*Supplied material*
• • • • •
## src/rtl/rv32_pkg.sv

```systemverilog
// Shared RV32 constants and the fetch-entry record used by the fetch front end.
package rv32_pkg;

  localparam int unsigned XLEN = 32;
  localparam logic [XLEN-1:0] NOP_INSTR = 32'h0000_0013;
  localparam logic [XLEN-1:0] DEFAULT_RESET_PC = 32'h0000_0000;

  typedef struct packed {
    logic [XLEN-1:0] pc;
    logic [XLEN-1:0] instr;
  } fetch_entry_t;

endpackage

```

## src/rtl/if_fetch_unit_if.sv

```systemverilog
// Instruction-memory request/grant and in-order response bus.
interface if_fetch_unit_if;
  import rv32_pkg::*;

  logic            imem_req;
  logic [XLEN-1:0] imem_addr;
  logic            imem_gnt;
  logic            imem_rvalid;
  logic [XLEN-1:0] imem_rdata;

  modport master (
    output imem_req,
    output imem_addr,
    input  imem_gnt,
    input  imem_rvalid,
    input  imem_rdata
  );

  modport slave (
    input  imem_req,
    input  imem_addr,
    output imem_gnt,
    output imem_rvalid,
    output imem_rdata
  );

endinterface

```

## src/rtl/fetch_fifo.sv

```systemverilog
// DEPTH-entry FIFO of {pc, instr}; a simultaneous push and pop is accepted while full.
module fetch_fifo
  import rv32_pkg::*;
#(
  parameter int unsigned DEPTH = 2,
  localparam int unsigned CNT_W = $clog2(DEPTH + 1)
) (
  input  logic             i_clk,
  input  logic             i_rst_n,
  input  logic             i_push,
  input  logic             i_pop,
  input  logic             i_flush,
  input  fetch_entry_t     i_data,
  output fetch_entry_t     o_data,
  output logic [CNT_W-1:0] o_count,
  output logic             o_empty,
  output logic             o_full
);

  localparam int unsigned PTR_W = (DEPTH > 1) ? $clog2(DEPTH) : 1;
  localparam logic [PTR_W-1:0] LAST_PTR = PTR_W'(DEPTH - 1);
  localparam logic [CNT_W-1:0] FULL_CNT = CNT_W'(DEPTH);

  fetch_entry_t     r_mem [DEPTH];
  logic [PTR_W-1:0] r_wr_ptr;
  logic [PTR_W-1:0] r_rd_ptr;
  logic [CNT_W-1:0] r_count;
  logic             w_push;
  logic             w_pop;

  function automatic logic [PTR_W-1:0] ptr_inc(input logic [PTR_W-1:0] p);
    return (p == LAST_PTR) ? '0 : p + PTR_W'(1);
  endfunction

  assign o_empty = (r_count == '0);
  assign o_full  = (r_count == FULL_CNT);
  assign o_count = r_count;
  assign o_data  = r_mem[r_rd_ptr];
  assign w_pop   = i_pop && !o_empty;
  assign w_push  = i_push && (!o_full || w_pop);

  always_ff @(posedge i_clk or negedge i_rst_n) begin
    if (!i_rst_n) begin
      r_wr_ptr <= '0;
      r_rd_ptr <= '0;
      r_count  <= '0;
    end else if (i_flush) begin
      r_wr_ptr <= '0;
      r_rd_ptr <= '0;
      r_count  <= '0;
    end else begin
      if (w_push) r_wr_ptr <= ptr_inc(r_wr_ptr);
      if (w_pop)  r_rd_ptr <= ptr_inc(r_rd_ptr);
      r_count <= r_count + CNT_W'(w_push) - CNT_W'(w_pop);
    end
  end

  always_ff @(posedge i_clk) begin
    if (w_push && !i_flush) r_mem[r_wr_ptr] <= i_data;
  end

endmodule

```

## src/rtl/if_fetch_unit.sv

```systemverilog
// RV32 fetch front end: PC, credit-limited imem requests, prefetch FIFO and IF/ID register.
module if_fetch_unit
  import rv32_pkg::*;
#(
  parameter logic [XLEN-1:0] RESET_PC = DEFAULT_RESET_PC,
  parameter int unsigned     DEPTH    = 2
) (
  input  logic              i_clk,
  input  logic              i_rst_n,
  input  logic              i_stall,
  input  logic              i_redirect,
  input  logic [XLEN-1:0]   i_redirect_pc,
  if_fetch_unit_if.master   imem,
  output logic [XLEN-1:0]   o_if_pc,
  output logic [XLEN-1:0]   o_if_instruction,
  output logic [XLEN-1:0]   o_if_pc_plus4,
  output logic              o_if_valid
);

  localparam int unsigned CNT_W  = $clog2(DEPTH + 1);
  localparam int unsigned DISC_W = CNT_W + 2;
  localparam logic [CNT_W:0] CREDITS = (CNT_W + 1)'(DEPTH);
  localparam logic [XLEN-1:0] RESET_FETCH_PC = {RESET_PC[XLEN-1:2], 2'b00};

  logic [XLEN-1:0]   r_fetch_pc;
  logic [CNT_W-1:0]  r_outstanding;
  logic [DISC_W-1:0] r_discard;
  logic [XLEN-1:0]   r_if_pc;
  logic [XLEN-1:0]   r_if_instr;
  logic [XLEN-1:0]   r_if_plus4;
  logic              r_if_valid;

  logic [XLEN-1:0]   w_fetch_pc_d;
  logic [CNT_W-1:0]  w_outstanding_d;
  logic [DISC_W-1:0] w_discard_d;
  logic [XLEN-1:0]   w_if_pc_d;
  logic [XLEN-1:0]   w_if_instr_d;
  logic [XLEN-1:0]   w_if_plus4_d;
  logic              w_if_valid_d;

  fetch_entry_t      w_tag_in;
  fetch_entry_t      w_tag_head;
  logic [CNT_W-1:0]  w_tag_count;
  logic              w_tag_empty;
  logic              w_tag_full;
  fetch_entry_t      w_rsp_entry;
  fetch_entry_t      w_fifo_head;
  fetch_entry_t      w_load;
  logic [CNT_W-1:0]  w_fifo_count;
  logic              w_fifo_empty;
  logic              w_fifo_full;

  logic w_req_fire;
  logic w_pending;
  logic w_rsp_accept;
  logic w_rsp_drop;
  logic w_if_advance;
  logic w_bypass;
  logic w_fifo_push;
  logic w_fifo_pop;
  logic w_unused;

  // Credits cover both in-flight requests and buffered words, so the FIFO cannot overflow.
  assign imem.imem_req  = i_rst_n && !i_redirect &&
                          (({1'b0, r_outstanding} + {1'b0, w_fifo_count}) < CREDITS);
  assign imem.imem_addr = r_fetch_pc;

  assign w_req_fire   = imem.imem_req && imem.imem_gnt;
  assign w_pending    = (r_discard != '0) || (r_outstanding != '0);
  assign w_rsp_drop   = imem.imem_rvalid && (r_discard != '0);
  assign w_rsp_accept = imem.imem_rvalid && !i_redirect && (r_discard == '0) &&
                        (r_outstanding != '0);

  assign w_tag_in    = '{pc: r_fetch_pc, instr: '0};
  assign w_rsp_entry = '{pc: w_tag_head.pc, instr: imem.imem_rdata};

  // An empty FIFO lets the arriving word go straight into IF/ID, saving a cycle.
  assign w_if_advance = !i_redirect && !i_stall;
  assign w_bypass     = w_if_advance && w_fifo_empty && w_rsp_accept;
  assign w_fifo_push  = w_rsp_accept && !w_bypass;
  assign w_fifo_pop   = w_if_advance && !w_fifo_empty;
  assign w_load       = w_fifo_empty ? w_rsp_entry : w_fifo_head;

  assign w_unused = ^{i_redirect_pc[1:0], w_tag_head.instr, w_tag_count, w_tag_empty,
                      w_tag_full, w_fifo_full};

  fetch_fifo #(
    .DEPTH (DEPTH)
  ) u_tag_queue (
    .i_clk   (i_clk),
    .i_rst_n (i_rst_n),
    .i_push  (w_req_fire),
    .i_pop   (w_rsp_accept),
    .i_flush (i_redirect),
    .i_data  (w_tag_in),
    .o_data  (w_tag_head),
    .o_count (w_tag_count),
    .o_empty (w_tag_empty),
    .o_full  (w_tag_full)
  );

  fetch_fifo #(
    .DEPTH (DEPTH)
  ) u_prefetch (
    .i_clk   (i_clk),
    .i_rst_n (i_rst_n),
    .i_push  (w_fifo_push),
    .i_pop   (w_fifo_pop),
    .i_flush (i_redirect),
    .i_data  (w_rsp_entry),
    .o_data  (w_fifo_head),
    .o_count (w_fifo_count),
    .o_empty (w_fifo_empty),
    .o_full  (w_fifo_full)
  );

  always_comb begin
    w_fetch_pc_d    = r_fetch_pc;
    w_outstanding_d = r_outstanding;
    w_discard_d     = r_discard;
    if (i_redirect) begin
      w_fetch_pc_d    = {i_redirect_pc[XLEN-1:2], 2'b00};
      w_outstanding_d = '0;
      // Every live or already-doomed response must be dropped, less one arriving right now.
      w_discard_d     = r_discard + DISC_W'(r_outstanding) -
                        DISC_W'(imem.imem_rvalid && w_pending);
    end else begin
      if (w_req_fire) w_fetch_pc_d = r_fetch_pc + 32'd4;
      w_outstanding_d = r_outstanding + CNT_W'(w_req_fire) - CNT_W'(w_rsp_accept);
      w_discard_d     = r_discard - DISC_W'(w_rsp_drop);
    end
  end

  always_comb begin
    w_if_pc_d    = r_if_pc;
    w_if_instr_d = r_if_instr;
    w_if_plus4_d = r_if_plus4;
    w_if_valid_d = r_if_valid;
    if (i_redirect) begin
      w_if_instr_d = NOP_INSTR;
      w_if_valid_d = 1'b0;
    end else if (!i_stall) begin
      if (!w_fifo_empty || w_rsp_accept) begin
        w_if_pc_d    = w_load.pc;
        w_if_instr_d = w_load.instr;
        w_if_plus4_d = w_load.pc + 32'd4;
        w_if_valid_d = 1'b1;
      end else begin
        w_if_instr_d = NOP_INSTR;
        w_if_valid_d = 1'b0;
      end
    end
  end

  always_ff @(posedge i_clk or negedge i_rst_n) begin
    if (!i_rst_n) begin
      r_fetch_pc    <= RESET_FETCH_PC;
      r_outstanding <= '0;
      r_discard     <= '0;
      r_if_pc       <= RESET_PC;
      r_if_instr    <= NOP_INSTR;
      r_if_plus4    <= RESET_PC + 32'd4;
      r_if_valid    <= 1'b0;
    end else begin
      r_fetch_pc    <= w_fetch_pc_d;
      r_outstanding <= w_outstanding_d;
      r_discard     <= w_discard_d;
      r_if_pc       <= w_if_pc_d;
      r_if_instr    <= w_if_instr_d;
      r_if_plus4    <= w_if_plus4_d;
      r_if_valid    <= w_if_valid_d;
    end
  end

  assign o_if_pc          = r_if_pc;
  assign o_if_instruction = r_if_instr;
  assign o_if_pc_plus4    = r_if_plus4;
  assign o_if_valid       = r_if_valid;

endmodule

```

## src/flat_wrapper.sv

```systemverilog
// flat-port wrapper written by rule: the top's interface ports become plain ports
module if_fetch_unit_flat import rv32_pkg::*;
#(
  parameter logic [XLEN-1:0] RESET_PC = DEFAULT_RESET_PC,
  parameter int unsigned     DEPTH    = 2
)
  (i_clk, i_rst_n, i_stall, i_redirect, i_redirect_pc, o_if_pc, o_if_instruction, o_if_pc_plus4, o_if_valid, imem_imem_req, imem_imem_addr, imem_imem_gnt, imem_imem_rvalid, imem_imem_rdata);
  if_fetch_unit_if imem_i ();
  input  logic i_clk;
  input  logic i_rst_n;
  input  logic i_stall;
  input  logic i_redirect;
  input  logic [XLEN-1:0] i_redirect_pc;
  output logic [XLEN-1:0] o_if_pc;
  output logic [XLEN-1:0] o_if_instruction;
  output logic [XLEN-1:0] o_if_pc_plus4;
  output logic o_if_valid;
  output wire logic [$bits(imem_i.imem_req)-1:0] imem_imem_req;
  output wire logic [$bits(imem_i.imem_addr)-1:0] imem_imem_addr;
  input wire logic [$bits(imem_i.imem_gnt)-1:0] imem_imem_gnt;
  input wire logic [$bits(imem_i.imem_rvalid)-1:0] imem_imem_rvalid;
  input wire logic [$bits(imem_i.imem_rdata)-1:0] imem_imem_rdata;
  assign imem_imem_req = imem_i.imem_req;
  assign imem_imem_addr = imem_i.imem_addr;
  assign imem_i.imem_gnt = imem_imem_gnt;
  assign imem_i.imem_rvalid = imem_imem_rvalid;
  assign imem_i.imem_rdata = imem_imem_rdata;
  if_fetch_unit #(.RESET_PC(RESET_PC), .DEPTH(DEPTH)) u_core (.i_clk(i_clk), .i_rst_n(i_rst_n), .i_stall(i_stall), .i_redirect(i_redirect), .i_redirect_pc(i_redirect_pc), .imem(imem_i), .o_if_pc(o_if_pc), .o_if_instruction(o_if_instruction), .o_if_pc_plus4(o_if_pc_plus4), .o_if_valid(o_if_valid));
endmodule
```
• • • • •
*Exercise instructions*
Go through the listing, find each line with the word "front", and copy it.

*The completed task*
// Shared RV32 constants and the fetch-entry record used by the fetch front end.
// RV32 fetch front end: PC, credit-limited imem requests, prefetch FIFO and IF/ID register.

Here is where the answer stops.